» Problem details: Look through the lines below and extract each one that contains "group".

═══ Records for the task

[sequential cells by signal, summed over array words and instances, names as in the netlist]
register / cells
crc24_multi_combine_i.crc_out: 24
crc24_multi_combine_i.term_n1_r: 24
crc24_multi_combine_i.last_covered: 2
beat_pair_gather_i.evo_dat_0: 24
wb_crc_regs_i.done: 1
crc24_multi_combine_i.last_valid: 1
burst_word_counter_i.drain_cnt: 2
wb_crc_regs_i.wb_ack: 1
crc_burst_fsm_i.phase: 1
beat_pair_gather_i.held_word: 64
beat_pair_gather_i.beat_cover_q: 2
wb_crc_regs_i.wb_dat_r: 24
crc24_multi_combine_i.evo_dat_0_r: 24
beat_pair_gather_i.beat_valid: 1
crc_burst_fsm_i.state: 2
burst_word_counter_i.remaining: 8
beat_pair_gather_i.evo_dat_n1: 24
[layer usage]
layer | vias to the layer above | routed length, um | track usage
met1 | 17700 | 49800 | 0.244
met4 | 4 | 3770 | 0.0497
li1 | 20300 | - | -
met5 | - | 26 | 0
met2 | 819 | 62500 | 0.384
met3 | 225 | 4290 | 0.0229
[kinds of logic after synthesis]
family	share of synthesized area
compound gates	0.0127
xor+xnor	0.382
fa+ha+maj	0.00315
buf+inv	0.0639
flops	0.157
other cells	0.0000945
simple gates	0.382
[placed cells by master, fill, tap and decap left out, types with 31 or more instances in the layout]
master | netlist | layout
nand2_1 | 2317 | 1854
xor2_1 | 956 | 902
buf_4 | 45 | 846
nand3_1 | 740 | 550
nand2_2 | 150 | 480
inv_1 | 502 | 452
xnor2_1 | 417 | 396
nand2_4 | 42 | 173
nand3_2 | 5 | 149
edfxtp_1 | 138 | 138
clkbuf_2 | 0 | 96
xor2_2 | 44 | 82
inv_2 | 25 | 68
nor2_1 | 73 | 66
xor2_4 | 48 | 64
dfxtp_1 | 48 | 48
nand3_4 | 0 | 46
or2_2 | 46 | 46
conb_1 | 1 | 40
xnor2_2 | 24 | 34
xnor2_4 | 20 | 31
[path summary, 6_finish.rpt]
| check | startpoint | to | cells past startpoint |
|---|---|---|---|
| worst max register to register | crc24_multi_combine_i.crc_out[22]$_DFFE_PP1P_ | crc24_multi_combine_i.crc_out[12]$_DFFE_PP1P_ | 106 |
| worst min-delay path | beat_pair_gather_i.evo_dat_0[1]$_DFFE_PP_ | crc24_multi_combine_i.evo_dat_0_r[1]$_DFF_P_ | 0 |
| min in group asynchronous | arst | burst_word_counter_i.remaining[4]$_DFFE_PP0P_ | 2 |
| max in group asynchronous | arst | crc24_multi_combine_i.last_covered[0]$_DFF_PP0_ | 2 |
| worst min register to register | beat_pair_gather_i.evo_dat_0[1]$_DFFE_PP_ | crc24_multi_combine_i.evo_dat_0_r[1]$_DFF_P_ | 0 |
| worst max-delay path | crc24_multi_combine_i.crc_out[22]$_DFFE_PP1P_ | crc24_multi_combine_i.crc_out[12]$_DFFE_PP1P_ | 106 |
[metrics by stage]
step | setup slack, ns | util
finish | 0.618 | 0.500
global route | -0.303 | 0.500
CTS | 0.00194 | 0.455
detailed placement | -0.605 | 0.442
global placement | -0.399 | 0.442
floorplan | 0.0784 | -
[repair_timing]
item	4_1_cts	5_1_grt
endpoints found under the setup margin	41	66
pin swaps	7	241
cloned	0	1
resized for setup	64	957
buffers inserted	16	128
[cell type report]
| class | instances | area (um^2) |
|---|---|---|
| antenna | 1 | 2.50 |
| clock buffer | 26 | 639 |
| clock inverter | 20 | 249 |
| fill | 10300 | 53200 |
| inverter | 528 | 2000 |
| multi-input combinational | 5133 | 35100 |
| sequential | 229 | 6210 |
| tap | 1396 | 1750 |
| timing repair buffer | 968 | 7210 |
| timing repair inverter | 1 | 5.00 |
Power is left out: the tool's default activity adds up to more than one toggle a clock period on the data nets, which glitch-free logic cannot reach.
$ cat config.mk
export PLATFORM = sky130hd
export DESIGN_NAME = ptw_top
export DESIGN_NICKNAME = d
export VERILOG_FILES = /design/src/hdl/ptw_pkg.sv /design/src/hdl/pte_decode.sv /design/src/hdl/ptw_walk_ctrl.sv /design/src/hdl/ptw_result.sv /design/src/hdl/ptw_top.sv
export SDC_FILE = /design/constraint.sdc
export NUM_CORES = 1
export LEC_CHECK = 0
export BUFFER_PORTS_ARGS = -buffer_cell sky130_fd_sc_hd__buf_4
export CAP_MARGIN = 20
export CORE_MARGIN = 5
export CORE_UTILIZATION = 49
export CTS_CLUSTER_SIZE = 24
export DETAILED_ROUTE_END_ITERATION = 6
export GPL_ROUTABILITY_DRIVEN = 0
export PLACE_DENSITY = 0.79
export SLEW_MARGIN = 20
export SYNTH_ARGS = -nofsm -noshare
export SYNTH_HDL_FRONTEND = slang
export SYNTH_SLANG_ARGS = --single-unit
$ cat constraint.sdc
create_clock -name clk -period 7.2 [get_ports clk]
set_input_delay 1.44 -clock clk [delete_from_list [all_inputs] [get_ports clk]]
set_output_delay 1.44 -clock clk [all_outputs]
set_load 0.005 [all_outputs]
$ cat src/hdl/ptw_pkg.sv
`default_nettype none

package ptw_pkg;

    // flag positions in a page table entry
    localparam int pte_v_bit = 0;
    localparam int pte_r_bit = 1;
    localparam int pte_w_bit = 2;
    localparam int pte_x_bit = 3;

    localparam int ppn_lsb   = 10;
    localparam int ppn_width = 44;

    localparam int vpn_width         = 9;  // index bits per level
    localparam int page_offset_width = 12;

    localparam int beats_per_line = 8;     // 64-byte line, 64-bit beats

    typedef enum logic [2:0] {
        idle,
        arb,
        req,
        wait_resp,
        beats,
        step,
        done
    } walk_state_t;

endpackage

`default_nettype wire

$ cat src/hdl/pte_decode.sv
`timescale 1ns/10ps
`default_nettype none

module pte_decode
    import ptw_pkg::*;
#(
    parameter int levels = 3
)
(
    input  logic [$clog2(levels)-1:0]                     level,
    input  logic [page_offset_width+levels*vpn_width-1:0] virt_addr,
    input  logic [ppn_width-1:0]                          root_ppn,
    input  logic [63:0]                                   pte,
    output logic [ppn_width+page_offset_width-1:0]        next_entry_addr,
    output logic                                          is_leaf,
    output logic                                          fault,
    output logic [ppn_width+page_offset_width-1:0]        leaf_phys_addr
);
    localparam int pa_width = ppn_width + page_offset_width;

    logic [ppn_width-1:0] pte_ppn;
    logic [ppn_width-1:0] base_ppn;
    logic [vpn_width-1:0] vpn_sel;
    logic                 pte_v;
    logic                 pte_r;
    logic                 pte_w;
    logic                 pte_x;
    logic                 last_level;

    assign pte_ppn = pte[ppn_lsb +: ppn_width];
    assign pte_v   = pte[pte_v_bit];
    assign pte_r   = pte[pte_r_bit];
    assign pte_w   = pte[pte_w_bit];
    assign pte_x   = pte[pte_x_bit];

    assign last_level = (int'(level) == levels - 1);

    // level 0 picks the top index field of the virtual address
    assign vpn_sel = virt_addr[page_offset_width + (levels - 1 - int'(level)) * vpn_width
                               +: vpn_width];

    assign base_ppn = (level == '0) ? root_ppn : pte_ppn;  // root table or next table

    assign next_entry_addr = {base_ppn, {page_offset_width{1'b0}}}
                           + pa_width'({vpn_sel, 3'b000});  // 8-byte entries

    assign is_leaf = pte_r | pte_x;

    always_comb
    begin
        fault = 1'b0;
        if (!pte_v)
        begin
            fault = 1'b1;
        end
        else if (pte_w && !pte_r)
        begin
            fault = 1'b1;  // write-only is reserved
        end
        else if (!is_leaf && last_level)
        begin
            fault = 1'b1;  // no table below the last level
        end
    end

    // superpage leaves keep the lower index fields of the virtual address
    always_comb
    begin
        leaf_phys_addr = {pte_ppn, virt_addr[page_offset_width-1:0]};
        for (int i = 0; i < levels - 1; i++)
        begin
            if (i < levels - 1 - int'(level))
            begin
                leaf_phys_addr[page_offset_width + i * vpn_width +: vpn_width] =
                    virt_addr[page_offset_width + i * vpn_width +: vpn_width];
            end
        end
    end

endmodule

`default_nettype wire

$ cat src/hdl/ptw_walk_ctrl.sv
`timescale 1ns/10ps
`default_nettype none

module ptw_walk_ctrl
    import ptw_pkg::*;
#(
    parameter int levels = 3
)
(
    input  logic                                          clk,
    input  logic                                          reset,
    input  logic                                          walk_start,
    input  logic [page_offset_width+levels*vpn_width-1:0] virt_addr,
    input  logic [ppn_width-1:0]                          root_ppn,
    input  logic                                          abtr_grant,
    output logic                                          abtr_req,
    output logic                                          bus_reqcyc,
    output logic [ppn_width+page_offset_width-1:0]        bus_req_addr,
    input  logic                                          bus_respcyc,
    input  logic [63:0]                                   bus_resp,
    output logic                                          bus_respack,
    output logic                                          walk_done,
    output logic [ppn_width+page_offset_width-1:0]        walk_phys_addr,
    output logic                                          walk_perm_r,
    output logic                                          walk_perm_w,
    output logic                                          walk_perm_x,
    output logic                                          walk_fault
);
    localparam int va_width  = page_offset_width + levels * vpn_width;
    localparam int pa_width  = ppn_width + page_offset_width;
    localparam int lvl_width = $clog2(levels);
    localparam int cnt_width = $clog2(beats_per_line);

    walk_state_t state;
    walk_state_t next_state;

    logic [lvl_width-1:0] level;
    logic [cnt_width-1:0] beat_cnt;
    logic [va_width-1:0]  va_q;
    logic [pa_width-1:0]  entry_addr;
    logic [63:0]          kept_pte;
    logic                 beat_taken;
    logic                 last_beat;
    logic                 finish;

    logic [pa_width-1:0]  next_entry_addr;
    logic [pa_width-1:0]  leaf_phys_addr;
    logic                 is_leaf;
    logic                 fault;

    pte_decode #(
        .levels(levels)
    ) pte_decode_inst (
        .level          (level),
        .virt_addr      (va_q),
        .root_ppn       (root_ppn),
        .pte            (kept_pte),
        .next_entry_addr(next_entry_addr),
        .is_leaf        (is_leaf),
        .fault          (fault),
        .leaf_phys_addr (leaf_phys_addr)
    );

    // first beat may already come while waiting
    assign beat_taken = bus_respcyc && (state == wait_resp || state == beats);
    assign last_beat  = beat_taken && (beat_cnt == cnt_width'(beats_per_line - 1));
    assign finish     = is_leaf || fault;

    always_comb
    begin
        next_state = state;
        case (state)
            idle:      next_state = walk_start ? arb : idle;
            arb:       next_state = abtr_grant ? req : arb;
            req:       next_state = wait_resp;
            wait_resp: next_state = beat_taken ? beats : wait_resp;
            beats:     next_state = last_beat ? step : beats;
            step:      next_state = finish ? done : arb;  // next level re-arbitrates
            done:      next_state = idle;
            default:   next_state = idle;
        endcase
    end

    always_ff @(posedge clk)
    begin
        if (reset)
        begin
            state    <= idle;
            level    <= '0;
            beat_cnt <= '0;
        end
        else
        begin
            state <= next_state;
            if (state == idle && walk_start)
            begin
                level <= '0;
            end
            if (state == step && !finish)
            begin
                level <= level + 1'b1;  // descend
            end
            if (state == req)
            begin
                beat_cnt <= '0;
            end
            else if (beat_taken)
            begin
                beat_cnt <= beat_cnt + 1'b1;
            end
        end
    end

    always_ff @(posedge clk)
    begin
        if (state == idle && walk_start)
        begin
            va_q <= virt_addr;
        end
        if (state == arb && abtr_grant)
        begin
            entry_addr <= next_entry_addr;  // address for this level
        end
        if (beat_taken && beat_cnt == entry_addr[5:3])
        begin
            kept_pte <= bus_resp;
        end
        if (state == step && finish)
        begin
            walk_phys_addr <= fault ? '0 : leaf_phys_addr;
            walk_perm_r    <= !fault && kept_pte[pte_r_bit];
            walk_perm_w    <= !fault && kept_pte[pte_w_bit];
            walk_perm_x    <= !fault && kept_pte[pte_x_bit];
            walk_fault     <= fault;
        end
    end

    // bus held from grant through the last beat
    assign abtr_req     = (state == arb) || (state == req) || (state == wait_resp)
                       || (state == beats);
    assign bus_reqcyc   = (state == req);
    assign bus_req_addr = {entry_addr[pa_width-1:6], 6'b000000};  // line aligned
    assign bus_respack  = beat_taken;
    assign walk_done    = (state == done);

endmodule

`default_nettype wire

$ cat src/hdl/ptw_result.sv
`timescale 1ns/10ps
`default_nettype none

module ptw_result
    import ptw_pkg::*;
(
    input  logic                                   clk,
    input  logic                                   reset,
    input  logic                                   trans_req,
    input  logic                                   walk_done,
    input  logic [ppn_width+page_offset_width-1:0] walk_phys_addr,
    input  logic                                   walk_perm_r,
    input  logic                                   walk_perm_w,
    input  logic                                   walk_perm_x,
    input  logic                                   walk_fault,
    output logic                                   walk_start,
    output logic                                   trans_ack,
    output logic [ppn_width+page_offset_width-1:0] phys_addr,
    output logic                                   perm_r,
    output logic                                   perm_w,
    output logic                                   perm_x,
    output logic                                   page_fault
);
    localparam logic [1:0] hs_idle    = 2'd0;
    localparam logic [1:0] hs_walking = 2'd1;
    localparam logic [1:0] hs_acking  = 2'd2;
    localparam logic [1:0] hs_release = 2'd3;

    logic [1:0] state;

    always_ff @(posedge clk)
    begin
        if (reset)
        begin
            state      <= hs_idle;
            walk_start <= 1'b0;
        end
        else
        begin
            walk_start <= (state == hs_idle) && trans_req;  // single pulse
            case (state)
                hs_idle:    if (trans_req) state <= hs_walking;
                hs_walking: if (walk_done) state <= hs_acking;
                hs_acking:  if (!trans_req) state <= hs_release;  // client let go
                hs_release: state <= hs_idle;
                default:    state <= hs_idle;
            endcase
        end
    end

    // held while ack is up
    always_ff @(posedge clk)
    begin
        if (walk_done)
        begin
            phys_addr  <= walk_phys_addr;
            perm_r     <= walk_perm_r;
            perm_w     <= walk_perm_w;
            perm_x     <= walk_perm_x;
            page_fault <= walk_fault;
        end
    end

    assign trans_ack = (state == hs_acking);

endmodule

`default_nettype wire

$ cat src/hdl/ptw_top.sv
`timescale 1ns/10ps
`default_nettype none

module ptw_top
    import ptw_pkg::*;
#(
    parameter int levels = 3  // 3 for Sv39, 4 for Sv48
)
(
    input  logic                                          clk,
    input  logic                                          reset,
    input  logic                                          trans_req,
    input  logic [page_offset_width+levels*vpn_width-1:0] virt_addr,
    input  logic [ppn_width-1:0]                          root_ppn,
    output logic                                          trans_ack,
    output logic [ppn_width+page_offset_width-1:0]        phys_addr,
    output logic                                          perm_r,
    output logic                                          perm_w,
    output logic                                          perm_x,
    output logic                                          page_fault,
    output logic                                          abtr_req,
    input  logic                                          abtr_grant,
    output logic                                          bus_reqcyc,
    output logic [ppn_width+page_offset_width-1:0]        bus_req_addr,
    input  logic                                          bus_respcyc,
    input  logic [63:0]                                   bus_resp,
    output logic                                          bus_respack
);
    logic                                   walk_start;
    logic                                   walk_done;
    logic [ppn_width+page_offset_width-1:0] walk_phys_addr;
    logic                                   walk_perm_r;
    logic                                   walk_perm_w;
    logic                                   walk_perm_x;
    logic                                   walk_fault;

    ptw_walk_ctrl #(
        .levels(levels)
    ) ptw_walk_ctrl_inst (
        .clk           (clk),
        .reset         (reset),
        .walk_start    (walk_start),
        .virt_addr     (virt_addr),
        .root_ppn      (root_ppn),
        .abtr_grant    (abtr_grant),
        .abtr_req      (abtr_req),
        .bus_reqcyc    (bus_reqcyc),
        .bus_req_addr  (bus_req_addr),
        .bus_respcyc   (bus_respcyc),
        .bus_resp      (bus_resp),
        .bus_respack   (bus_respack),
        .walk_done     (walk_done),
        .walk_phys_addr(walk_phys_addr),
        .walk_perm_r   (walk_perm_r),
        .walk_perm_w   (walk_perm_w),
        .walk_perm_x   (walk_perm_x),
        .walk_fault    (walk_fault)
    );

    ptw_result ptw_result_inst (
        .clk           (clk),
        .reset         (reset),
        .trans_req     (trans_req),
        .walk_done     (walk_done),
        .walk_phys_addr(walk_phys_addr),
        .walk_perm_r   (walk_perm_r),
        .walk_perm_w   (walk_perm_w),
        .walk_perm_x   (walk_perm_x),
        .walk_fault    (walk_fault),
        .walk_start    (walk_start),
        .trans_ack     (trans_ack),
        .phys_addr     (phys_addr),
        .perm_r        (perm_r),
        .perm_w        (perm_w),
        .perm_x        (perm_x),
        .page_fault    (page_fault)
    );

endmodule

`default_nettype wire

## Word-level counts from Yosys, hierarchy flattened

Index checks and enable logic that the tools add are counted.

- Equality and inequality tests: 15
- Shift-type cells: 1
- Bitwise operators: 1
- Multipliers: 1
- Order comparisons: 2
- Reduce and logical (&&, ||, !) cells: 28
- Multiplexer cells: 18
- Add/subtract/negate cells: 5

Operator list:

| kind | count |
|---|---|
| adder 56 x 12 -> 56 bit | 1 |
| two-way mux 44 bit | 1 |
| indexed part select 39 x 32 -> 9 bit | 1 |
| adder 5 x 32 -> 32 bit, first input constant | 1 |
| two-way mux 9 bit | 2 |
| one-hot mux 3 bit (6 select lines) | 1 |
| logical AND 1 bit | 13 |
| equality test 3 bit, second input constant | 4 |
| two-way mux 2 bit | 6 |
| multiplier 3 x 5 -> 8 bit, second input constant | 1 |
| one-hot mux 2 bit (4 select lines) | 1 |
| equality test 2 bit, second input constant | 3 |
| equality test 3 x 2 -> 1 bit, second input constant | 2 |
| two-way mux 3 bit | 2 |
| logical OR 1 bit | 5 |
| two-way mux 1 bit | 5 |
| logical NOT 1 bit | 4 |
| logical NOT 2 bit | 2 |
| != test 2 bit, second input constant | 2 |
| adder 3 x 1 -> 3 bit, second input constant | 1 |
| equality test 3 x 1 -> 1 bit, second input constant | 1 |
| equality test 3 bit | 1 |
| logical NOT 3 bit | 1 |
| less-than comparator 1 x 3 -> 1 bit, first input constant | 1 |
| 9 further kinds | 9 |

- Flip-flop bits (word level): 280
- Input port bits: 152
- Logic and storage cells: 89
- Output and inout bits: 120

## Logic depth before layout (Yosys ltp)

- Depth in word-level cells: 10
- Mapped depth: 13
- Mapped depth without buffers: 6

## Hierarchy

Synthesis repeated with hierarchy kept, for this count alone.

- Cells, all modules: 773
- Area, all modules: 12689.7 sq um

Modules (own cells, without submodules):

| module | area an instance (sq um) | times used | cells each | sequential area each (sq um) |
|---|---|---|---|---|
| ptw_walk_ctrl | 7897.6 | 1 | 404 | 6646.4 |
| pte_decode | 2800.2 | 1 | 290 | 0.0 |
| ptw_result | 1991.9 | 1 | 79 | 1861.8 |

## Worst setup path after synthesis

Ideal clock, no wire load.

- Path type: input-to-reg
- Start: input bus_respcyc
- End: register ptw_walk_ctrl_inst.kept_pte[0] (enable)
- Buffers on the path: 0
- Required time: 6.627 ns
- Arrival: 6.272 ns
- Stages on the path: 2
- Library setup time: 0.573 ns
- Setup slack: 0.355 ns
- Cells stage by stage: o21ai_1 -> nor4_1

- Cells in the longest elaborated chain, start to end: 2

RTL lines:

| element | line | text |
|---|---|---|
| start, declared | ptw_top.sv:25 | `input logic bus_respcyc,` |
| logical AND 1 bit | ptw_walk_ctrl.sv:65 | `assign beat_taken = bus_respcyc && (state == wait_resp \|\| state == beats);` |
| logical AND 1 bit | ptw_walk_ctrl.sv:124 | `if (beat_taken && beat_cnt == entry_addr[5:3])` |
| end signal, assigned | ptw_walk_ctrl.sv:126 | `kept_pte <= bus_resp;` |
| end, declared | ptw_walk_ctrl.sv:41 | `logic [63:0] kept_pte;` |

Every way passes these cells.
A chain may end at the register's enable or synchronous reset.

## Worst setup path in the final report

- Start: register ptw_walk_ctrl_inst.level[0]
- End: register ptw_walk_ctrl_inst.entry_addr[10] (data pin)

- Cells in the longest elaborated chain, start to end: 5

RTL lines:

| element | line | text |
|---|---|---|
| start, declared | ptw_walk_ctrl.sv:37 | `logic [lvl_width-1:0] level;` |
| start signal, assigned | ptw_walk_ctrl.sv:101 | `level <= level + 1'b1;` |
| subtractor 2 x 2 -> 3 bit | pte_decode.sv:39 | `assign vpn_sel = virt_addr[page_offset_width + (levels - 1 - int'(level)) * vpn_width` |
| multiplier 3 x 5 -> 8 bit | pte_decode.sv:39 |  |
| adder 5 x 32 -> 32 bit | pte_decode.sv:39 |  |
| indexed part select 39 x 32 -> 9 bit | pte_decode.sv:39 |  |
| adder 56 x 12 -> 56 bit | pte_decode.sv:45 | `+ pa_width'({vpn_sel, 3'b000});` |
| named net ptw_walk_ctrl_inst.next_entry_addr[10] | ptw_walk_ctrl.sv:46 | `logic [pa_width-1:0] next_entry_addr;` |
| end signal, assigned | ptw_walk_ctrl.sv:122 | `entry_addr <= next_entry_addr;` |
| end, declared | ptw_walk_ctrl.sv:40 | `logic [pa_width-1:0] entry_addr;` |

The timed path passes the listed nets, and every way through them passes these cells.
File: config.mk
export PLATFORM = sky130hd
export DESIGN_NAME = lsu_obi_subsys
export DESIGN_NICKNAME = d
export VERILOG_FILES = /design/src/hw/lsu_core_pkg.sv /design/src/hw/obi_bus_pkg.sv /design/src/hw/obi_data_if.sv /design/src/hw/lsu_obi_subsys.sv /design/src/hw/lsu_load_align.sv /design/src/hw/lsu_response_filter.sv /design/src/hw/lsu_issue.sv
export SDC_FILE = /design/constraint.sdc
export NUM_CORES = 1
export LEC_CHECK = 0
export BUFFER_PORTS_ARGS = -buffer_cell sky130_fd_sc_hd__clkbuf_2
export CORE_MARGIN = 3
export CORE_UTILIZATION = 44
export DETAILED_ROUTE_END_ITERATION = 10
export GPL_ROUTABILITY_DRIVEN = 1
export PLACE_DENSITY = 0.86
export SLEW_MARGIN = 40
export SYNTH_ARGS = -nofsm -noshare
export SYNTH_HDL_FRONTEND = slang
export SYNTH_SLANG_ARGS = --single-unit
File: constraint.sdc
create_clock -name clk -period 4.27 [get_ports clk]
set_input_delay 0 -clock clk [delete_from_list [all_inputs] [get_ports clk]]
set_output_delay 0 -clock clk [all_outputs]
set_load 0.1 [all_outputs]
File: src/hw/lsu_core_pkg.sv
package lsu_core_pkg;

  ////////////////////////////////////////////////////////////
  // Core command encodings
  ////////////////////////////////////////////////////////////

  // Direction of a core data access
  typedef enum logic {
    op_load  = 1'b0,
    op_store = 1'b1
  } lsu_op_e;

  // Access size, encoding 2'b11 is never issued
  typedef enum logic [1:0] {
    size_byte = 2'b00,
    size_half = 2'b01,
    size_word = 2'b10
  } lsu_size_e;

  ////////////////////////////////////////////////////////////
  // Attribute map and sizing
  ////////////////////////////////////////////////////////////

  // Bufferable window, bounds inclusive
  localparam logic [31:0] buf_base  = 32'h2000_0000;
  localparam logic [31:0] buf_limit = 32'h2FFF_FFFF;

  // Max transfers open on the bus at once
  localparam int unsigned lsu_depth = 2;

endpackage

File: src/hw/obi_bus_pkg.sv
package obi_bus_pkg;

  ////////////////////////////////////////////////////////////
  // Bus widths
  ////////////////////////////////////////////////////////////

  localparam int unsigned obi_addr_w = 32;
  localparam int unsigned obi_data_w = 32;
  // One enable per byte lane
  localparam int unsigned obi_be_w   = obi_data_w / 8;

  ////////////////////////////////////////////////////////////
  // Transfer types
  ////////////////////////////////////////////////////////////

  // Request phase of one data transfer
  typedef struct packed {
    logic [obi_addr_w-1:0] addr;
    logic                  we;
    logic [obi_be_w-1:0]   be;
    logic [obi_data_w-1:0] wdata;
    // Store that may be completed towards the core before the bus answers
    logic                  bufferable;
  } obi_data_req_t;

  // Response phase, returned in order with rvalid
  typedef struct packed {
    logic [obi_data_w-1:0] rdata;
    logic                  err;
  } obi_data_resp_t;

  // Attributes kept per transfer still open on the bus
  typedef struct packed {
    logic bufferable;
    logic store;
  } outstanding_t;

endpackage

══════

» Written solution:
| min in group asynchronous | arst | burst_word_counter_i.remaining[4]$_DFFE_PP0P_ | 2 |
| max in group asynchronous | arst | crc24_multi_combine_i.last_covered[0]$_DFF_PP0_ | 2 |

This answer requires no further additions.